Single-round Self-supervised Distributed Learning using Vision
Transformer
- URL: http://arxiv.org/abs/2301.02064v3
- Date: Sat, 15 Apr 2023 06:36:01 GMT
- Title: Single-round Self-supervised Distributed Learning using Vision
Transformer
- Authors: Sangjoon Park, Ik-Jae Lee, Jun Won Kim, Jong Chul Ye
- Abstract summary: We propose a self-supervised masked sampling distillation method for the vision transformer.
This method can be implemented without continuous communication and can enhance privacy by utilizing a vision transformer-specific encryption technique.

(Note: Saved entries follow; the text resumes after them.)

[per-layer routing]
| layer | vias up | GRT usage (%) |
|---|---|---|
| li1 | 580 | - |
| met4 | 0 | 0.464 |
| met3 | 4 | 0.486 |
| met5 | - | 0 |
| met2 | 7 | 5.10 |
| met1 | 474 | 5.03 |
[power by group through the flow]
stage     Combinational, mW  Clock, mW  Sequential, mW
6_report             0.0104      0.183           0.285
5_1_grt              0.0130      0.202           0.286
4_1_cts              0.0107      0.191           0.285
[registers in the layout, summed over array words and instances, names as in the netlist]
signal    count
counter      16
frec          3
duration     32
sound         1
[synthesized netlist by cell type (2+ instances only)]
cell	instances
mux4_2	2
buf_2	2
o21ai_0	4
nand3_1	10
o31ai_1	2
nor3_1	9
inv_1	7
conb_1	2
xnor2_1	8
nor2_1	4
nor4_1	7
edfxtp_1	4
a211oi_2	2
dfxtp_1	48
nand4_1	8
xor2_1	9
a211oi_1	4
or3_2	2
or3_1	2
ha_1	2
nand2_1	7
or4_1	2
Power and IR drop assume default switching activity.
[flow/design.v]
module Digital_LEDs (
   input wire        clk,
   input wire        rst,
   input wire [31:0] addr,
   input wire        wen,
   input wire [31:0] wdata,
   output wire[ 7:0] dig_en,
   output reg        DN_A,
   output reg        DN_B,
   output reg        DN_C,
   output reg        DN_D,
   output reg        DN_E,
   output reg        DN_F,
   output reg        DN_G,
   output reg        DN_DP
);
    wire [63:0] segment_en;
    reg  [31:0] wD;
    always @(posedge clk or posedge rst) begin      
        if(rst)                             
            wD <= 32'b0;
        else if(wen && addr == 12'h000)     
            wD <= wdata;      
        else                                
            wD <= wD;
    end
    wire [31:0] wdata_pro = wD;
    tube u_tube_7(.clk(clk),.rst(rst),.number(wdata_pro[31:28]),.segment_en(segment_en[7:0]));
    tube u_tube_6(.clk(clk),.rst(rst),.number(wdata_pro[27:24]),.segment_en(segment_en[15:8]));
    tube u_tube_5(.clk(clk),.rst(rst),.number(wdata_pro[23:20]),.segment_en(segment_en[23:16]));
    tube u_tube_4(.clk(clk),.rst(rst),.number(wdata_pro[19:16]),.segment_en(segment_en[31:24]));
    tube u_tube_3(.clk(clk),.rst(rst),.number(wdata_pro[15:12]),.segment_en(segment_en[39:32]));
    tube u_tube_2(.clk(clk),.rst(rst),.number(wdata_pro[11:8]),.segment_en(segment_en[47:40]));
    tube u_tube_1(.clk(clk),.rst(rst),.number(wdata_pro[7:4]),.segment_en(segment_en[55:48]));
    tube u_tube_0(.clk(clk),.rst(rst),.number(wdata_pro[3:0]),.segment_en(segment_en[63:56]));
    always @(*) begin
        case(dig_en) 
            8'b1111_1110:  {DN_A,DN_B,DN_C,DN_D,DN_E,DN_F,DN_G,DN_DP} = segment_en[63:56];
            8'b1111_1101:  {DN_A,DN_B,DN_C,DN_D,DN_E,DN_F,DN_G,DN_DP} = segment_en[55:48];
            8'b1111_1011:  {DN_A,DN_B,DN_C,DN_D,DN_E,DN_F,DN_G,DN_DP} = segment_en[47:40];
            8'b1111_0111:  {DN_A,DN_B,DN_C,DN_D,DN_E,DN_F,DN_G,DN_DP} = segment_en[39:32];
            8'b1110_1111:  {DN_A,DN_B,DN_C,DN_D,DN_E,DN_F,DN_G,DN_DP} = segment_en[31:24];
            8'b1101_1111:  {DN_A,DN_B,DN_C,DN_D,DN_E,DN_F,DN_G,DN_DP} = segment_en[23:16];
            8'b1011_1111:  {DN_A,DN_B,DN_C,DN_D,DN_E,DN_F,DN_G,DN_DP} = segment_en[15:8];
            8'b0111_1111:  {DN_A,DN_B,DN_C,DN_D,DN_E,DN_F,DN_G,DN_DP} = segment_en[7:0];
            default:  {DN_A,DN_B,DN_C,DN_D,DN_E,DN_F,DN_G,DN_DP} = 8'b1111_1111;
        endcase
    end
    timer u_timer(.clk(clk),.rst(rst),.wen(wen),.led_en(dig_en));
endmodule  
module timer(
    input wire clk,         
    input wire rst,        
    input wire wen,     
    output reg [7:0]led_en      
);  
    reg clock_inc;
    wire clock_end;
    reg [24:0]clock;
    always @(posedge clk or posedge rst) begin      
        if(rst)              clock_inc <= 1'b0;
        else if(wen)        clock_inc <= 1'b1;
        else                clock_inc <= clock_inc;
    end
    assign clock_end = clock_inc & (clock==25'd29999);  
    always @(posedge clk or posedge rst) begin      
        if(rst)     clock <= 25'd0;
        else if(clock_end)   clock <= 25'd0;
        else if(clock_inc)     clock <= clock + 25'd1;
        else   clock <= clock;
    end
    always @(posedge clk or posedge rst) begin       
        if(rst)   led_en <= 8'b1111_1110;
        else if(clock_end)    led_en <= {led_en[6:0],led_en[7]};  
        else    led_en <= led_en;
    end
endmodule  
module tube (
    input  wire clk,
    input  wire rst,
    input  wire [3:0]number,
    output reg  [7:0]segment_en 
);
    always @(*) begin
        case (number)
            4'd0: segment_en=8'b00000011;
            4'd1: segment_en=8'b10011111;
            4'd2: segment_en=8'b00100101;
            4'd3: segment_en=8'b00001101;
            4'd4: segment_en=8'b10011001;
            4'd5: segment_en=8'b01001001;
            4'd6: segment_en=8'b01000001;
            4'd7: segment_en=8'b00011111;
            4'd8: segment_en=8'b00000001;
            4'd9: segment_en=8'b00011001;
            4'd10: segment_en=8'b00010001;
            4'd11: segment_en=8'b11000001;
            4'd12: segment_en=8'b11100101;
            4'd13: segment_en=8'b10000101;
            4'd14: segment_en=8'b01100001;
            4'd15: segment_en=8'b01110001;
            default: segment_en=8'b11111111;
        endcase
    end
endmodule  
[flow/run.sh]
#!/bin/bash
# OpenROAD 26Q1-2900-gdf79404cd8, Yosys 0.63+post, stock flow scripts
make -C /OpenROAD-flow-scripts/flow DESIGN_CONFIG=/design/flow/config.mk WORK_HOME=/design/flow/orfs finish
[flow/config.mk]
export PLATFORM = sky130hd
export DESIGN_NAME = Digital_LEDs
export DESIGN_NICKNAME = Digital_LEDs
export VERILOG_FILES = /design/flow/design.v
export SDC_FILE = /design/flow/constraint.sdc
export NUM_CORES = 4
export LEC_CHECK = 1
export CORE_UTILIZATION = 50
[flow/constraint.sdc]
current_design Digital_LEDs

set clk_period 4.4
set clk_io_pct 0.2

create_clock -name clk0 -period $clk_period [get_ports {clk}]

set non_clock_inputs [all_inputs -no_clocks]
set_input_delay [expr $clk_period * $clk_io_pct] -clock clk0 $non_clock_inputs
set_output_delay [expr $clk_period * $clk_io_pct] -clock clk0 [all_outputs]
==> notes.org <==
#+TITLE: Synthesis and PnR summary

** Run status
- The flow ran to the end, and the final reports show no timing, DRC or antenna violations.

** Pwr
- Leakage dissipation :: 2.70 nW
- Worst supply voltage drop on vdd :: 169 µV
- Total power :: 1.31 mW
- Power density of the placed cells :: 205 nW/µm²

** Logic synthesis
- The synthesized netlist occupies a cell area of 5330 µm².
- Synthesis inferred 66 register bits.
- In the synthesized netlist, the number of instances is 590.
- Syn Area/Cell :: 9.04 µm²
- Most common reg cell :: sky130_fd_sc_hd__dfrtp_1
- The warning tally printed by Yosys for this design is 3.
- In the Yosys stats the netlist draws on 64 distinct library cells.
- After synthesis, the share of flip-flops with an asynchronous set or reset is 100%.
- Per Yosys stat, the portion of area used by sequential elements is 31.1%.
- Post-synthesis, Yosys gives the total cell area as 5330 µm².
- Ys cells :: 590
- Flip-flops with a built-in enable :: 0

** Worst setup path
- Required time of the critical path :: 3.52 ns
- Looking at the critical path, the highest net fanout was 10.
- Kind of start point of the critical path :: flip-flop
- STA classifies the critical path endpoint as an output port.
- STA puts the critical path data arrival time at 2.87 ns.
- Launch instance of the worst register-to-register path :: u_timer.clock[0]
- Start point of the critical path :: u_timer.led_en[4]
- In the setup report, the worst path falls into the class reg -> out.

** STA
- In this build the clock could be raised as far as 0.267 GHz.
- Measured against its own limit, the worst slew margin works out to 40.3%.
- Setup repair after global routing left no endpoint under its margin.
- Of the available clock period, the critical path in the final layout requires 85.2%.
- Setup_tns :: 0 ns
- Minimum clock period :: 3.75 ns
- Number of pins exceeding their max-slew limit in the final report :: 0
- In the final report, the number of endpoints failing setup comes to 0.
- Skew final :: 0.00857 ns
- Counting endpoints that fail hold in the final report gives 0.
- The pin closest to its max-slew limit shows a slew of 0.888 ns.

** Floorplanning
- The chip occupies 11100 µm².
- In this run the standard cell core region covers 10300 µm².
- According to the floorplan report, the die width is 105 µm.
- According to the I/O placement log, the pin count is 83.
- Starting utilization of the core area :: 51.7%
- Die Span Y :: 105 µm
- Std-Cell Rows :: 37

** Routing
- Drt initial violations :: 240
- The number of antenna diodes in the final layout is 0.
- Final routed DRC violation total :: 0
- Wire per inst :: 15.4 µm
- Post-Route WL :: 12300 µm
- Total via count in the routed design :: 4534
- Per the post-route antenna check, the number of violating nets is 0.
- The pre-antenna-repair detailed-routing pass consisted of 5 iterations.
- Detailed-route vias per instance :: 5.67

** Placed design
- Per the detailed placement report, the placed cell area equals 6210 µm².
- Once detailed placement completed, the half-perimeter wirelength came to 9240 µm.
- Buffers on Ports :: 81
- Gpl congestion :: 0.885

** Clock network
- The H-tree was split into 3 levels.
- Post-CTS repair changed the size of 0 cells.
- The later pin in the worst-skew pair is clocked with a latency of 0.35 ns.
- Clock tree synthesis inserted a total of 9 buffers.
- After clock tree synthesis, the clock-pin slew on the worst setup and hold paths is 0.08 ns.
- Clock root buffer :: sky130_fd_sc_hd__clkbuf_8
- Worst-case clock buffer depth :: 2
- Hold repair after CTS inserted 0 buffers.
- Clock tree from TritonCTS :: built
- CTS sink cnt :: 66
- Post-CTS Setup Inserts :: 0

** Global route
- The total overflow left after global routing is 0.
- The number of global-route vias before repair came to 4190.
- Overall global routing resource usage :: 23.9%
- Global-route wire length before repair :: 20500 µm
- Maximum number of pins on one net before global-route repair :: 55
- Initial antenna violation count :: 0

** Cells and area
- After routing the design area is 6390 µm².
- Per the final layout report, the fraction of cells sized above drive strength 1 comes to 9.05%.
- The area growth from synthesis to layout is 19.8%.
- Once layout is complete, the utilization of the core stands at 61.9%.

** Hold path
- According to the hold report, the worst path is of the reg -> reg type.
- Min-delay src :: u_timer.clock[24]

** Run
- Max Cap Viol :: 0
- OpenROAD emitted warnings numbering 74.
[per-layer routing]
metal / up-vias / GRT usage (%) / routed length (µm)
met5: - / 0 / 0
met4: 0 / 3.12 / 174
met3: 13 / 4.10 / 725
met2: 141 / 36.0 / 5480
met1: 2130 / 38.2 / 5920
li1: 2250 / - / -
[report_power, final]
group,switching (mW),internal (mW),total (mW)
combinational,0.0594,0.0909,0.150
sequential,0.0443,0.637,0.681
clock,0.261,0.220,0.481
total,0.365,0.947,1.31
[cells in the final DEF (no fill, tap or decap), drive strengths merged, types with 11 or more instances in the layout]
master	instances
xor2	11
a21oi	30
mux2i	13
o21ai	49
ha	57
nor4	12
nor2	45
or3	13
mux2	21
inv	32
nor3	13
nand4	17
xnor2	13
nand2	48
nor2b	16
nand2b	15
clkdlybuf4s50	81
dfrtp	59
[final cells by class]
| cell class | count | area [µm²] |
|---|---|---|
| clock buffers | 10 | 138 |
| clock inverters | 6 | 41.3 |
| fillers | 867 | 3940 |
| inverters | 31 | 116 |
| multi-input cells | 466 | 3430 |
| flip-flops and latches | 66 | 1660 |
| well taps | 136 | 170 |
| repair buffers | 84 | 833 |
[sequential cells by signal, indices dropped and copies added, names as in the netlist]
signal,flops
u_timer.clock,25
wD,32
u_timer.led_en,8
u_timer.clock_inc,1
[cell usage after synthesis (5+ instances only)]
master,n,area [µm²]
sky130_fd_sc_hd__mux2_1,8,90.1
sky130_fd_sc_hd__nor2_1,45,169
sky130_fd_sc_hd__dfrtp_1,59,1480
sky130_fd_sc_hd__o22ai_1,6,37.5
sky130_fd_sc_hd__clkbuf_1,15,56.3
sky130_fd_sc_hd__and4_1,5,43.8
sky130_fd_sc_hd__nand2b_1,15,93.8
sky130_fd_sc_hd__dfstp_2,7,184
sky130_fd_sc_hd__xor2_1,11,96.3
sky130_fd_sc_hd__a21oi_1,30,150
sky130_fd_sc_hd__mux2i_1,13,130
sky130_fd_sc_hd__or3_1,11,68.8
sky130_fd_sc_hd__nor3_1,12,60.1
sky130_fd_sc_hd__nand2_1,48,180
sky130_fd_sc_hd__nor4_1,11,68.8
sky130_fd_sc_hd__xnor2_1,13,114
sky130_fd_sc_hd__a22oi_1,7,52.6
sky130_fd_sc_hd__nand4_1,15,93.8
sky130_fd_sc_hd__buf_4,5,37.5
sky130_fd_sc_hd__ha_1,57,713
sky130_fd_sc_hd__mux2_2,13,146
sky130_fd_sc_hd__buf_2,6,30.0
sky130_fd_sc_hd__nand3_1,9,45.0
sky130_fd_sc_hd__and3_1,5,31.3
sky130_fd_sc_hd__mux4_2,7,158
sky130_fd_sc_hd__nor2b_1,16,100
sky130_fd_sc_hd__a211oi_1,7,52.6
sky130_fd_sc_hd__o21ai_0,48,240
sky130_fd_sc_hd__a22o_1,5,43.8
sky130_fd_sc_hd__inv_1,31,116
[path summary, 6_finish.rpt]
kind	cells after the start	endpoint	slack (ns)
max	6	DN_G	0.65
min	1	u_timer.clock[24]	0.48
max reg2reg	6	u_timer.led_en[3]	2.01
min reg2reg	1	u_timer.clock[24]	0.48
max in group asynchronous	3	u_timer.led_en[3]	2.53
min in group asynchronous	2	wD[16]	0.92
[critical path, cell delays in order (launching register included)]
cell	delay, ns
sky130_fd_sc_hd__dfstp_2	0.61
sky130_fd_sc_hd__nand4_1	0.23
sky130_fd_sc_hd__nor4b_2	0.66
sky130_fd_sc_hd__nor3b_1	0.26
sky130_fd_sc_hd__a2111oi_0	0.12
sky130_fd_sc_hd__nand3_1	0.16
sky130_fd_sc_hd__clkdlybuf4s50_1	0.47
[per-stage QoR]
step,instances,hold slack (ns),worst slack [ns]
4_1_cts,799,0.481,0.665
2_1_floorplan,590,0.446,1.81
5_1_grt,799,0.505,0.504
3_5_place_dp,783,0.468,1.05
3_3_place_gp,783,0.462,1.11
6_report,799,0.480,0.650
[kinds of logic after synthesis]
kind of cell | after synthesis | share of synthesized area [%]
mux | 41 | 9.83
simple gates | 220 | 23.1
fa+ha+maj | 57 | 13.4
flops | 66 | 31.1
other cells | 1 | 0.0703
buf+inv | 58 | 4.57
compound gates | 123 | 14.0
xor+xnor | 24 | 3.94
Power and IR drop assume default switching activity.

- Score: 34.76985278888513
- License: http://creativecommons.org/licenses/by-nc-nd/4.0/
- Abstract: Despite the recent success of deep learning in the field of medicine, the
issue of data scarcity is exacerbated by concerns about privacy and data
ownership. Distributed learning approaches, including federated learning, have
been investigated to address these issues. However, they are hindered by the
need for cumbersome communication overheads and weaknesses in privacy
protection. To tackle these challenges, we propose a self-supervised masked
sampling distillation method for the vision transformer. This method can be
implemented without continuous communication and can enhance privacy by
utilizing a vision transformer-specific encryption technique. We conducted
extensive experiments on two different tasks, which demonstrated the
effectiveness of our method. We achieved superior performance compared to the
existing distributed learning strategy as well as the fine-tuning only
baseline. Furthermore, since the self-supervised model created using our
proposed method can achieve a general semantic understanding of the image, we
demonstrate its potential as a task-agnostic self-supervised foundation model
for various downstream tasks, thereby expanding its applicability in the
medical domain.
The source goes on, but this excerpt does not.